◆ **WHAT YOU WILL DO**
In the entries that follow, the line with "## run 9: per-layer routing" opens the range and the line with "3_5_place_dp | 0.4543" closes it; repeat that range exactly, both lines included.

Stored data entries:
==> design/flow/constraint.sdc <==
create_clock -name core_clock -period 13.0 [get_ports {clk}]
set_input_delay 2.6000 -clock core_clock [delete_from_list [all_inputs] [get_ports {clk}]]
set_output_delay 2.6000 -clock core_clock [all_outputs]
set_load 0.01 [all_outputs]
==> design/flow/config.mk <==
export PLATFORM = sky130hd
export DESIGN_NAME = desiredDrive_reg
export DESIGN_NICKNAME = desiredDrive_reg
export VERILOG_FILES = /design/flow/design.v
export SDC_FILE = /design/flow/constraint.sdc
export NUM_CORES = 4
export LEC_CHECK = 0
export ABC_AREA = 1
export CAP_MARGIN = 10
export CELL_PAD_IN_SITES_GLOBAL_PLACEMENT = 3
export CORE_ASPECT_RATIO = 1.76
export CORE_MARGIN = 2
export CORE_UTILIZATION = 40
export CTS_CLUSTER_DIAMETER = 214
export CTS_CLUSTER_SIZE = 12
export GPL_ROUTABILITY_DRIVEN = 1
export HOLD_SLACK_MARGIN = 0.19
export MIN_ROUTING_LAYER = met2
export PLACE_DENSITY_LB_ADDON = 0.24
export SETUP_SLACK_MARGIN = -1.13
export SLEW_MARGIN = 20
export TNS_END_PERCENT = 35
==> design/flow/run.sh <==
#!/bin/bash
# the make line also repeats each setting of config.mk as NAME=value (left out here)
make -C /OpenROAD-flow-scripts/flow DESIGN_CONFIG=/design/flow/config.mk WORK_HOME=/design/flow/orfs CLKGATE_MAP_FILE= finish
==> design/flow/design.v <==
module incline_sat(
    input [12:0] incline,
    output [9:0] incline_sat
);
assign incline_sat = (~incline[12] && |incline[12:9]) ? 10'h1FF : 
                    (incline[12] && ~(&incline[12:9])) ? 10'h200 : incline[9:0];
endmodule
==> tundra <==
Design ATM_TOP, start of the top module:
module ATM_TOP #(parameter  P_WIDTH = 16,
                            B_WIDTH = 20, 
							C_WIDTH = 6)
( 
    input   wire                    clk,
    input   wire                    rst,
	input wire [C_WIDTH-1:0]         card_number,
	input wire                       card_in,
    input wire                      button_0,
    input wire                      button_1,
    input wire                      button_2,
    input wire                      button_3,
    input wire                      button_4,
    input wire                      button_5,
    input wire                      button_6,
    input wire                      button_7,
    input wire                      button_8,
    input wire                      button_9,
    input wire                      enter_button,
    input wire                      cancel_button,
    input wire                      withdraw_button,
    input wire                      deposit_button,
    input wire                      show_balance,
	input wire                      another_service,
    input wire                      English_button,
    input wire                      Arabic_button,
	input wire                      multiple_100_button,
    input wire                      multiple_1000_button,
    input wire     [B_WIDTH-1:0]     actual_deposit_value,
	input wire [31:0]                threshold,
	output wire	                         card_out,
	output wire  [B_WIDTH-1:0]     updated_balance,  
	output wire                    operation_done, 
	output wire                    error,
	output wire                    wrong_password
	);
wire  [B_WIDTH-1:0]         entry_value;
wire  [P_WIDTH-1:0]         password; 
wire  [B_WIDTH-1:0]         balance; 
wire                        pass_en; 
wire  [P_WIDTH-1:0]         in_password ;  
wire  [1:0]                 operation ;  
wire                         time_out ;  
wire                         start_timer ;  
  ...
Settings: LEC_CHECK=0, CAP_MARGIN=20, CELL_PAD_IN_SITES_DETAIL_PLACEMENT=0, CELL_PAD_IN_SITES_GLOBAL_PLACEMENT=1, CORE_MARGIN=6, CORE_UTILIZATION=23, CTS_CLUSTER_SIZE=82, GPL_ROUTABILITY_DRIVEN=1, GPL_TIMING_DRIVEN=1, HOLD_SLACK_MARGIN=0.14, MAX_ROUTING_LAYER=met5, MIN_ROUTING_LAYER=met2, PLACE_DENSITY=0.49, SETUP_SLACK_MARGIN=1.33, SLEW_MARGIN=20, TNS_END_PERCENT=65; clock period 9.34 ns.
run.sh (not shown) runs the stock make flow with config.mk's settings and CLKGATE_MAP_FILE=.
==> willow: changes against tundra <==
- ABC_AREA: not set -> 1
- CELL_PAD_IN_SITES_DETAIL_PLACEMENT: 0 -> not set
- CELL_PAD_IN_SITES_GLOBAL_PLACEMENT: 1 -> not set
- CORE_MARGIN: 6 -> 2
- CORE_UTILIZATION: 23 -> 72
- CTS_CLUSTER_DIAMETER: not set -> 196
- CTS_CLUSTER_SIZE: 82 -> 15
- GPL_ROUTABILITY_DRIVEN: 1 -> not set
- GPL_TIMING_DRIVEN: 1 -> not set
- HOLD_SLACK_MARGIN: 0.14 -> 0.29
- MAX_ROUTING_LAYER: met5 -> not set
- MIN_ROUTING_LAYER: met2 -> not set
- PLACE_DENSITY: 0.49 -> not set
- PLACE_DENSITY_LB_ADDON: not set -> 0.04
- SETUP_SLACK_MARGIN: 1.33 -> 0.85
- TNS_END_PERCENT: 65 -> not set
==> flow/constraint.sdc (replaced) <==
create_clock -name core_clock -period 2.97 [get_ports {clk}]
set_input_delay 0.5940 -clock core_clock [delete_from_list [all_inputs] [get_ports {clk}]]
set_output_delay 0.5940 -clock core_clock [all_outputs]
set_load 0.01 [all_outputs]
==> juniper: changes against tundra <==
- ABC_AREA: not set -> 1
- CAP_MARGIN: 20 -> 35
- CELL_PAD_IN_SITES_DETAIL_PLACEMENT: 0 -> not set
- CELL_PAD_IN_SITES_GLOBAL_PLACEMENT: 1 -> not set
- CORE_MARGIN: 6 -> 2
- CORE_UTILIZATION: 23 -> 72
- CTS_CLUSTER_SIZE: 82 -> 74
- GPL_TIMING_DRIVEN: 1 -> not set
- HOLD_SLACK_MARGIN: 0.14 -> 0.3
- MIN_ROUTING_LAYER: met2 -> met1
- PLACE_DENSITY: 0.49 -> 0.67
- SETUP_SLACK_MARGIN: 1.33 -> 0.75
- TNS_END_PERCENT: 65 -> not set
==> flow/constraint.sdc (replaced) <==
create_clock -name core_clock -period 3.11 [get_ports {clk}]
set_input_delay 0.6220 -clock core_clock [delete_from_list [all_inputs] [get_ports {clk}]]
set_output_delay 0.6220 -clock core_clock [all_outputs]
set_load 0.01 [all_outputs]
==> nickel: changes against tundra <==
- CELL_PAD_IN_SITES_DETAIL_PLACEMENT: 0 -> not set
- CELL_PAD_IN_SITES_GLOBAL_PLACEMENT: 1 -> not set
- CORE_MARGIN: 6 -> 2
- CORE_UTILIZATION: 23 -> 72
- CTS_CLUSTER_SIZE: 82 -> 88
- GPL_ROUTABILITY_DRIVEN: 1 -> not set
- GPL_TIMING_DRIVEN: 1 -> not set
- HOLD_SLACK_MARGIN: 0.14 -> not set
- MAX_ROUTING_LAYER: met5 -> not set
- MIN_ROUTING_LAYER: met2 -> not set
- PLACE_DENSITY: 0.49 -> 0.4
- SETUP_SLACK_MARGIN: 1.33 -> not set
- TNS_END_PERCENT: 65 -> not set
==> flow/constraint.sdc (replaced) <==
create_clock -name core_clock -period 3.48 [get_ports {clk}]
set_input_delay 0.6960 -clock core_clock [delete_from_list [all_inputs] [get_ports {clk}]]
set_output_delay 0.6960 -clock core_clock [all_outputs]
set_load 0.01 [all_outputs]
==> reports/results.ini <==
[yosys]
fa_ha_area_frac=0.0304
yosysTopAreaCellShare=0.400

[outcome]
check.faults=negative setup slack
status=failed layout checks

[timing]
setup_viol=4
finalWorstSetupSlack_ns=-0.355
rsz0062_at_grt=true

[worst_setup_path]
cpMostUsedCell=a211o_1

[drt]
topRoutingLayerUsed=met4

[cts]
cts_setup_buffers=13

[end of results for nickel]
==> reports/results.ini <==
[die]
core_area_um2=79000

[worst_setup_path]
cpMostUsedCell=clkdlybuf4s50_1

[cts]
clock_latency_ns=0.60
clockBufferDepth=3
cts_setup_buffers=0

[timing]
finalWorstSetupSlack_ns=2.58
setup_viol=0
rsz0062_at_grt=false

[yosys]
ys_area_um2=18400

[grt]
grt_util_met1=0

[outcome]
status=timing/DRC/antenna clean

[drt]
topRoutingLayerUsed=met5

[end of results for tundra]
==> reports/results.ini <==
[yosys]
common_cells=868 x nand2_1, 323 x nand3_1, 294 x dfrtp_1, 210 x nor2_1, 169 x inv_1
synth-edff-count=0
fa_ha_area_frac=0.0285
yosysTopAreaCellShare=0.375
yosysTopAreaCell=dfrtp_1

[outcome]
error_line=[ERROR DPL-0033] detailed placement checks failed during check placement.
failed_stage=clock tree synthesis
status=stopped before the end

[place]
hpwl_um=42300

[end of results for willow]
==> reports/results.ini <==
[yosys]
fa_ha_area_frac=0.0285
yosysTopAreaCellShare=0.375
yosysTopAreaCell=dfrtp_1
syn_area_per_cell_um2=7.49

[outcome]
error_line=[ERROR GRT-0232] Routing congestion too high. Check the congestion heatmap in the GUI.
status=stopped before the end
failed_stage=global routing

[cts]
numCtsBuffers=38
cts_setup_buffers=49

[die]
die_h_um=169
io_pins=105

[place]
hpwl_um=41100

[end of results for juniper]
* * *
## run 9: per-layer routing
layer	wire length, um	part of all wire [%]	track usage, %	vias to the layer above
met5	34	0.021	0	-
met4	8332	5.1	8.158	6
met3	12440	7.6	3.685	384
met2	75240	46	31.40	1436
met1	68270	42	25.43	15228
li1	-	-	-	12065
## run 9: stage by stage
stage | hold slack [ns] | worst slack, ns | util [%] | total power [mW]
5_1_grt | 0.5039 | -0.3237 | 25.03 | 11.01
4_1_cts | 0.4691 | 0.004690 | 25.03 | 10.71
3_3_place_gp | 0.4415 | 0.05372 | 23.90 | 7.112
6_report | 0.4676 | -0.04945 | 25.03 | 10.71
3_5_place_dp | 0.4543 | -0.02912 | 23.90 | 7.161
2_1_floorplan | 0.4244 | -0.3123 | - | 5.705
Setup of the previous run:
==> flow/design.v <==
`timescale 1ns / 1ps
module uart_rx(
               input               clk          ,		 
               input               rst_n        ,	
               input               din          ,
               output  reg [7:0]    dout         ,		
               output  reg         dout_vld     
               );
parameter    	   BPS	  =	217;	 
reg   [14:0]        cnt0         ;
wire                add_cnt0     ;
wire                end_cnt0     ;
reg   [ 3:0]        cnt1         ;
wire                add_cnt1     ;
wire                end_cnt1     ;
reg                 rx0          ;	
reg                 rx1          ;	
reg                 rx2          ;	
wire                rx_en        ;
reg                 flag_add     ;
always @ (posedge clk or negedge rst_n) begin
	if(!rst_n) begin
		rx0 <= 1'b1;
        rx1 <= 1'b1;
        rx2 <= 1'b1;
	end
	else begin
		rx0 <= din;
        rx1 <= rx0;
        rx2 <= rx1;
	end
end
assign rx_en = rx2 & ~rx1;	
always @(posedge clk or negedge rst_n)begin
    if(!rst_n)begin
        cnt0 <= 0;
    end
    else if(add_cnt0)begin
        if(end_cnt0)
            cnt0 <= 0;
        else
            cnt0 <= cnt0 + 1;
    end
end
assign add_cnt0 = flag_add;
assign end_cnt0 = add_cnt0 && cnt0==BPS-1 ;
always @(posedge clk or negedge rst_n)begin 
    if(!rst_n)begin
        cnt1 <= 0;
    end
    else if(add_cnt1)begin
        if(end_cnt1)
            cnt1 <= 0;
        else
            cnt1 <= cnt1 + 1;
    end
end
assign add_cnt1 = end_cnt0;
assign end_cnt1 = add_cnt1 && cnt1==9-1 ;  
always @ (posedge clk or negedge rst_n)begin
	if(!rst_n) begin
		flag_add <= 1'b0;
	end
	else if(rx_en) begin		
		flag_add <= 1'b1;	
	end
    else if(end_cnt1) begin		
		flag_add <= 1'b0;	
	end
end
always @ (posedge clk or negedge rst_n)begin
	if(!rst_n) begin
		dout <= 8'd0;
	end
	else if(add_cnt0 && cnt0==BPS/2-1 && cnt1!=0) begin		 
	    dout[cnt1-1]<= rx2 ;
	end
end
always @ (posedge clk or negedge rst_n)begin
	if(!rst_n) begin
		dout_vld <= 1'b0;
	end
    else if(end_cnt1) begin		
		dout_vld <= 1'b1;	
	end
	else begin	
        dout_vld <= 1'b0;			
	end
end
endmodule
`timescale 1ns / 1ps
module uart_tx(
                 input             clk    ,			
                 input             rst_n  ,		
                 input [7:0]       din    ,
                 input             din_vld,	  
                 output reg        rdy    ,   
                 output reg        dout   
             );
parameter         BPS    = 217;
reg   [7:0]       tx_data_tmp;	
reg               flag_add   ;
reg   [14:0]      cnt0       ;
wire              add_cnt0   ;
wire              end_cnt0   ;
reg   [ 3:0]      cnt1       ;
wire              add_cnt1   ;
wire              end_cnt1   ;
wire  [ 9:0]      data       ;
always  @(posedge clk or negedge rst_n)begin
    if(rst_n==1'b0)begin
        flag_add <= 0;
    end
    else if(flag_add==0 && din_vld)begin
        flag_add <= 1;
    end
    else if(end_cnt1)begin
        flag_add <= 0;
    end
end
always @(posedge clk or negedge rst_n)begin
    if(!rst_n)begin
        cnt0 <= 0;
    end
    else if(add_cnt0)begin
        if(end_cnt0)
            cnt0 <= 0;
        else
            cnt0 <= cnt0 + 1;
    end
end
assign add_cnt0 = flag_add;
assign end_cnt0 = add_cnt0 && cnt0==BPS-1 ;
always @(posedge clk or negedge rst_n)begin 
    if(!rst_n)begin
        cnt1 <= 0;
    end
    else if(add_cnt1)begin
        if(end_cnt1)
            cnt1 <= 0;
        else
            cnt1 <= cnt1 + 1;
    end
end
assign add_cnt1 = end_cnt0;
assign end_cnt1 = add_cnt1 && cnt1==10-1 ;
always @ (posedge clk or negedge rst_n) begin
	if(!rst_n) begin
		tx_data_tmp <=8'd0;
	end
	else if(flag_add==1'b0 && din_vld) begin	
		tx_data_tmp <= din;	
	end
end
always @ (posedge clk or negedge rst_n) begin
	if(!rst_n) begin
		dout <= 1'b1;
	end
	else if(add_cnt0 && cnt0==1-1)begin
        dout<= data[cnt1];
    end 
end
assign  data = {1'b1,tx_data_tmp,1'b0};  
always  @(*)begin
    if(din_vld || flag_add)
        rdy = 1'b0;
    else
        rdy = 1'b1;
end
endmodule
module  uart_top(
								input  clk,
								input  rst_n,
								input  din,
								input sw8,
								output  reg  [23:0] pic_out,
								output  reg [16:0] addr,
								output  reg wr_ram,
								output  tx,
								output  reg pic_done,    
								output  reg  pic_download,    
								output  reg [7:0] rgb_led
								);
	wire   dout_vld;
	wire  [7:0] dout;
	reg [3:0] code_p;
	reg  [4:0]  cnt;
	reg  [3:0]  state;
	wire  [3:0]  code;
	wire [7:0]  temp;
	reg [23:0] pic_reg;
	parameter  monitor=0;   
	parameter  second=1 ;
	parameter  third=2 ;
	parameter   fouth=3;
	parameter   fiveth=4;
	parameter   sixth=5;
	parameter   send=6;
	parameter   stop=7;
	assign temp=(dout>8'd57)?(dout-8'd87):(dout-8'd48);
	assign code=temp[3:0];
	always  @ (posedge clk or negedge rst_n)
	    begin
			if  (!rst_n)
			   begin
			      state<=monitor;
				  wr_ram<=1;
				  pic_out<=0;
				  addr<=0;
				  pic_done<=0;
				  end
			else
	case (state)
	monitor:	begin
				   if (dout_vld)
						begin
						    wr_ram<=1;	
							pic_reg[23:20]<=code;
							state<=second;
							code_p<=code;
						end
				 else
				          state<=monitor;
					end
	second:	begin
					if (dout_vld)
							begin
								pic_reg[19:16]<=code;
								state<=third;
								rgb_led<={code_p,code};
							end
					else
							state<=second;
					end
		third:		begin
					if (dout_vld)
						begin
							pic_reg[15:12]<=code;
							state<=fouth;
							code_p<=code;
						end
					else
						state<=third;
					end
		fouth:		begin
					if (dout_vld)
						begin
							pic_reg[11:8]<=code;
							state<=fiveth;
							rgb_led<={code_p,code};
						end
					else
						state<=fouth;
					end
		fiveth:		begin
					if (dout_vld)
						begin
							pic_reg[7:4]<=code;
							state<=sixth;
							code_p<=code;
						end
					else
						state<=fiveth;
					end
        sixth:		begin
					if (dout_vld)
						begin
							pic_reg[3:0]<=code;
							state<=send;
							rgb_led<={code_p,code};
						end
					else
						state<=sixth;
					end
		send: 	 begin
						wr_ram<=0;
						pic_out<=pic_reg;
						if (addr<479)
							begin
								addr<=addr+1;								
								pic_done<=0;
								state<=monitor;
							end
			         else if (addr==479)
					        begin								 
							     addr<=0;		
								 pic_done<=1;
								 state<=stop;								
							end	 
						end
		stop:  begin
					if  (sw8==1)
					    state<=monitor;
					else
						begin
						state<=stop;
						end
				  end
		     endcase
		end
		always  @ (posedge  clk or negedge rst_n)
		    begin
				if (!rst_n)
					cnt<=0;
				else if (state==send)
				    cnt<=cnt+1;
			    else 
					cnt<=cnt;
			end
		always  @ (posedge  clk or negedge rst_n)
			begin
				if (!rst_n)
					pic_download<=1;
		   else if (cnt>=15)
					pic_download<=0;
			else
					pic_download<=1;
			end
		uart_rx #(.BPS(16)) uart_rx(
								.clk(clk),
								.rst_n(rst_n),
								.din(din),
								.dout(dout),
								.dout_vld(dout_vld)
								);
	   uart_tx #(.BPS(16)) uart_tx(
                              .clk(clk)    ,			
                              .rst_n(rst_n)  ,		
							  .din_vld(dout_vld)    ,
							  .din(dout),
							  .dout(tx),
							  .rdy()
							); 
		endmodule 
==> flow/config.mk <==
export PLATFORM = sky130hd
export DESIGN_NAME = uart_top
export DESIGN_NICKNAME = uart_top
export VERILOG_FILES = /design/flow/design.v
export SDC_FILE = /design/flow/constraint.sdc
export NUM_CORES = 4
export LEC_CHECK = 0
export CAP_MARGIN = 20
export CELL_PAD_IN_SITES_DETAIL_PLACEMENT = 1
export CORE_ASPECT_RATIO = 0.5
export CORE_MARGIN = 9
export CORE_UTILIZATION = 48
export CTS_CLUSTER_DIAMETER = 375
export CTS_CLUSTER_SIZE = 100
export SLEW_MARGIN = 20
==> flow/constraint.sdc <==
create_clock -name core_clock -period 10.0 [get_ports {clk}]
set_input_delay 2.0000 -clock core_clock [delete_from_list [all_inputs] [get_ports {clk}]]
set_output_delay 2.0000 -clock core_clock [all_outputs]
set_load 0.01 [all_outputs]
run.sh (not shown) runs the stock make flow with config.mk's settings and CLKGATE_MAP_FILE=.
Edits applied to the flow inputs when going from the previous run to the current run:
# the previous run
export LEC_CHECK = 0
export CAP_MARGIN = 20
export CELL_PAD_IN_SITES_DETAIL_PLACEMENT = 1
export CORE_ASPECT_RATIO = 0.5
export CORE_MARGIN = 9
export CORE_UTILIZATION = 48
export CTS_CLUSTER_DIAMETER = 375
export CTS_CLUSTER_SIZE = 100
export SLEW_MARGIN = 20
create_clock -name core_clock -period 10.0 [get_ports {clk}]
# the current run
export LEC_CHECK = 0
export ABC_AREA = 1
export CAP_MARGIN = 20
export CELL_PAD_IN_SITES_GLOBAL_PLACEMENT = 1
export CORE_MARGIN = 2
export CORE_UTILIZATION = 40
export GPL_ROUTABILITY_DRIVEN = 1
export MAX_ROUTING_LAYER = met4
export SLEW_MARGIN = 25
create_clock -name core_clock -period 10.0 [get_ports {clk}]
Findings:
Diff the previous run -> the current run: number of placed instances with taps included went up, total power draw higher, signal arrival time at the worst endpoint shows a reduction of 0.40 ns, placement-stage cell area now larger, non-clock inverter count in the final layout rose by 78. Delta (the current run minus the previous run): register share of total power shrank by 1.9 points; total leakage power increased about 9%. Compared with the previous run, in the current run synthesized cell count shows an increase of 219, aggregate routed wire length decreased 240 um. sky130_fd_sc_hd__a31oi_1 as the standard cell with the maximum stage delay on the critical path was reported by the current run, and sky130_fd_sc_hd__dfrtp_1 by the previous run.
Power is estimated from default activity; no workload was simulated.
* * *
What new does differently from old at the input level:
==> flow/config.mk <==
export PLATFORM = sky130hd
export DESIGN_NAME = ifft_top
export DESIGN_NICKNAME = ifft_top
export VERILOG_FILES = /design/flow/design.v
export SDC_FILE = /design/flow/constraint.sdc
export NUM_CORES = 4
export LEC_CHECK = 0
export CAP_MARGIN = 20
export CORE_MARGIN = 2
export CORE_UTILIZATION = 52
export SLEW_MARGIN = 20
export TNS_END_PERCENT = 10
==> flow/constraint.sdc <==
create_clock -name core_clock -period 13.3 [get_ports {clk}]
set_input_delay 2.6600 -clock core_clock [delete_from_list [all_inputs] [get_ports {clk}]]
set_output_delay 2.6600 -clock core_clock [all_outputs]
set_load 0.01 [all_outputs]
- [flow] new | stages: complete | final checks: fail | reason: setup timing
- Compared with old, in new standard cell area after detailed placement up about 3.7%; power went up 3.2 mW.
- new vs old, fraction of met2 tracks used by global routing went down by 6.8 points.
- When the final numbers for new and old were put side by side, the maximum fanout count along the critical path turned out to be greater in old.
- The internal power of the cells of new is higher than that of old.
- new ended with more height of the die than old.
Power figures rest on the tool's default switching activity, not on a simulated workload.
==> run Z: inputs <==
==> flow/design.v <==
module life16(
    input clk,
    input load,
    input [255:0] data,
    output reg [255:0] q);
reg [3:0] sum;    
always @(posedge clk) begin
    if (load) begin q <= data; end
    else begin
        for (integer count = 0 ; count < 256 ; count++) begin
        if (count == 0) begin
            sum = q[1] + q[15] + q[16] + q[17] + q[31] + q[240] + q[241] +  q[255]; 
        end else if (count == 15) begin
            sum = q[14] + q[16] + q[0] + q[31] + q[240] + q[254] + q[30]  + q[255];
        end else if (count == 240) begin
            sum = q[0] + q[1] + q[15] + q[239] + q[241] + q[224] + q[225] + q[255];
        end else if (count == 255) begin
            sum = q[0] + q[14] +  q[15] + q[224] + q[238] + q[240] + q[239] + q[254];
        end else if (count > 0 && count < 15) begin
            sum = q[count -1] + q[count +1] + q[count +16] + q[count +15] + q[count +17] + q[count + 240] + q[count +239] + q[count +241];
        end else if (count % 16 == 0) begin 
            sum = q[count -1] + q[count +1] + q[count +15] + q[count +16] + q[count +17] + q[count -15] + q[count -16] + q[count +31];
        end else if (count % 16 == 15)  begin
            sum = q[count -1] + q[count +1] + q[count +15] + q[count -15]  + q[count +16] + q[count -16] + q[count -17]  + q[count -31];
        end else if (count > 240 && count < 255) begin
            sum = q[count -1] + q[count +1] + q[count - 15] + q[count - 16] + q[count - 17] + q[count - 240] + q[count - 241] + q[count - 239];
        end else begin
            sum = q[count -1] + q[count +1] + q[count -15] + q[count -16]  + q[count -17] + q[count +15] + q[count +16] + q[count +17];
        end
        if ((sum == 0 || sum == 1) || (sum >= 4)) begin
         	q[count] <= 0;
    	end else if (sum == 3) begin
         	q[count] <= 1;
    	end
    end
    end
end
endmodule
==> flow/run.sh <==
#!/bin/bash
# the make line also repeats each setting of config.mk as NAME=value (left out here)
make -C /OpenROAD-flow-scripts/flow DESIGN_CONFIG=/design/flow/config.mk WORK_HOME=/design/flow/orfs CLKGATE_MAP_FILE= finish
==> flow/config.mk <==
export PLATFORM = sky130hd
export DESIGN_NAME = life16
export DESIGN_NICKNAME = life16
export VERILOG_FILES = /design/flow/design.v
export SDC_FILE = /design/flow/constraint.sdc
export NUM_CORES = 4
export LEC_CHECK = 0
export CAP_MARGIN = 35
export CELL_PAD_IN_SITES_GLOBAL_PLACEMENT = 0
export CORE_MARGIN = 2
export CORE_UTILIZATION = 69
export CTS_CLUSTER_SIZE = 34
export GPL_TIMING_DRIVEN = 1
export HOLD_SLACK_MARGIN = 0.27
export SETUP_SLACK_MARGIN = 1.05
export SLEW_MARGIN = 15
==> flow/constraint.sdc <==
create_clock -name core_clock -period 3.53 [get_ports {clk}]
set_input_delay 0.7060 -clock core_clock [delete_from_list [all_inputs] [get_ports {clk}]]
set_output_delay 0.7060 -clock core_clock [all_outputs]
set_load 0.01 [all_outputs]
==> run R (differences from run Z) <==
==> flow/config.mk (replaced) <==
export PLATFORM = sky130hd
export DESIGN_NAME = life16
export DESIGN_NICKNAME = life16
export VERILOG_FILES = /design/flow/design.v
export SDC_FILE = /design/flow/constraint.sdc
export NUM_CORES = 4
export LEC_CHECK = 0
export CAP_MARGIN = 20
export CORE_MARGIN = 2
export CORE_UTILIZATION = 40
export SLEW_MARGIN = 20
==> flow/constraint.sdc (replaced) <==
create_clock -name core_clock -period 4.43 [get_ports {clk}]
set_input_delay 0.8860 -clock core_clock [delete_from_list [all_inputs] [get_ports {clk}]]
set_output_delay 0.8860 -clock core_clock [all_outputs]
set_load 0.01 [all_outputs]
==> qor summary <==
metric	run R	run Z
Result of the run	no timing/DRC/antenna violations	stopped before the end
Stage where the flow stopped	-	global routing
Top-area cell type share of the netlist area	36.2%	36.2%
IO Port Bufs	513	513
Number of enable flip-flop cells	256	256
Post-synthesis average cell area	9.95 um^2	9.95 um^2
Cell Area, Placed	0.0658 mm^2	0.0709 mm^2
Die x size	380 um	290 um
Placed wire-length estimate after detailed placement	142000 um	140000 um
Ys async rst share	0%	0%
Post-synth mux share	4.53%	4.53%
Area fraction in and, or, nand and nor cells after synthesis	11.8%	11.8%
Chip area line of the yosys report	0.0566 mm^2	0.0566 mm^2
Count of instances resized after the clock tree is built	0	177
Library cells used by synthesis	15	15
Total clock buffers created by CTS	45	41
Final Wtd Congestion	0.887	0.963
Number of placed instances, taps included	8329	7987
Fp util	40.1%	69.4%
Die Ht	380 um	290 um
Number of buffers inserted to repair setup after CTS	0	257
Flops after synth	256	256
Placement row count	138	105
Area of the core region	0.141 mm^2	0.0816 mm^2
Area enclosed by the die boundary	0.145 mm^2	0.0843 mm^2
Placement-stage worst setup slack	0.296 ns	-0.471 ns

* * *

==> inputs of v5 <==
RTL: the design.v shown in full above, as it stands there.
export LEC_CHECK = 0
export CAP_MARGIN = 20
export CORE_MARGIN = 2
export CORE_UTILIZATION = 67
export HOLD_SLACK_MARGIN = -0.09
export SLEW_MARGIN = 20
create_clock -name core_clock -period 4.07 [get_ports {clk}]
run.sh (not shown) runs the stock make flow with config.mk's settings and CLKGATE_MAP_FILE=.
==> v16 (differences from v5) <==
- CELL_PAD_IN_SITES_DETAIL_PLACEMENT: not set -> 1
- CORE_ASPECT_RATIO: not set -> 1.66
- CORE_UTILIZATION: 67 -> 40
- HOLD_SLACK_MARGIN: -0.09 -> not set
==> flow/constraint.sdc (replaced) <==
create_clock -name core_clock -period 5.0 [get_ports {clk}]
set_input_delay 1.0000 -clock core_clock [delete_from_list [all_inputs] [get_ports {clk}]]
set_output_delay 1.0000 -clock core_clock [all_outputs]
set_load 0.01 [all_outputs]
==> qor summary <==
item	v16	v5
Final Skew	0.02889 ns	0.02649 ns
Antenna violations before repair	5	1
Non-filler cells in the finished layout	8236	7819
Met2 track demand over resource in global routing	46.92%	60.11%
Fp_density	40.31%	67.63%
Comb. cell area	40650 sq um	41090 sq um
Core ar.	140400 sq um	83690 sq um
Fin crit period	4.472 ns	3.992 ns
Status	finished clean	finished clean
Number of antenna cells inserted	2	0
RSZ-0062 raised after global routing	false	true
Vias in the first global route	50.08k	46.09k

◆ **WRITTEN ANSWER**
## run 9: per-layer routing
layer	wire length, um	part of all wire [%]	track usage, %	vias to the layer above
met5	34	0.021	0	-
met4	8332	5.1	8.158	6
met3	12440	7.6	3.685	384
met2	75240	46	31.40	1436
met1	68270	42	25.43	15228
li1	-	-	-	12065
## run 9: stage by stage
stage | hold slack [ns] | worst slack, ns | util [%] | total power [mW]
5_1_grt | 0.5039 | -0.3237 | 25.03 | 11.01
4_1_cts | 0.4691 | 0.004690 | 25.03 | 10.71
3_3_place_gp | 0.4415 | 0.05372 | 23.90 | 7.112
6_report | 0.4676 | -0.04945 | 25.03 | 10.71
3_5_place_dp | 0.4543 | -0.02912 | 23.90 | 7.161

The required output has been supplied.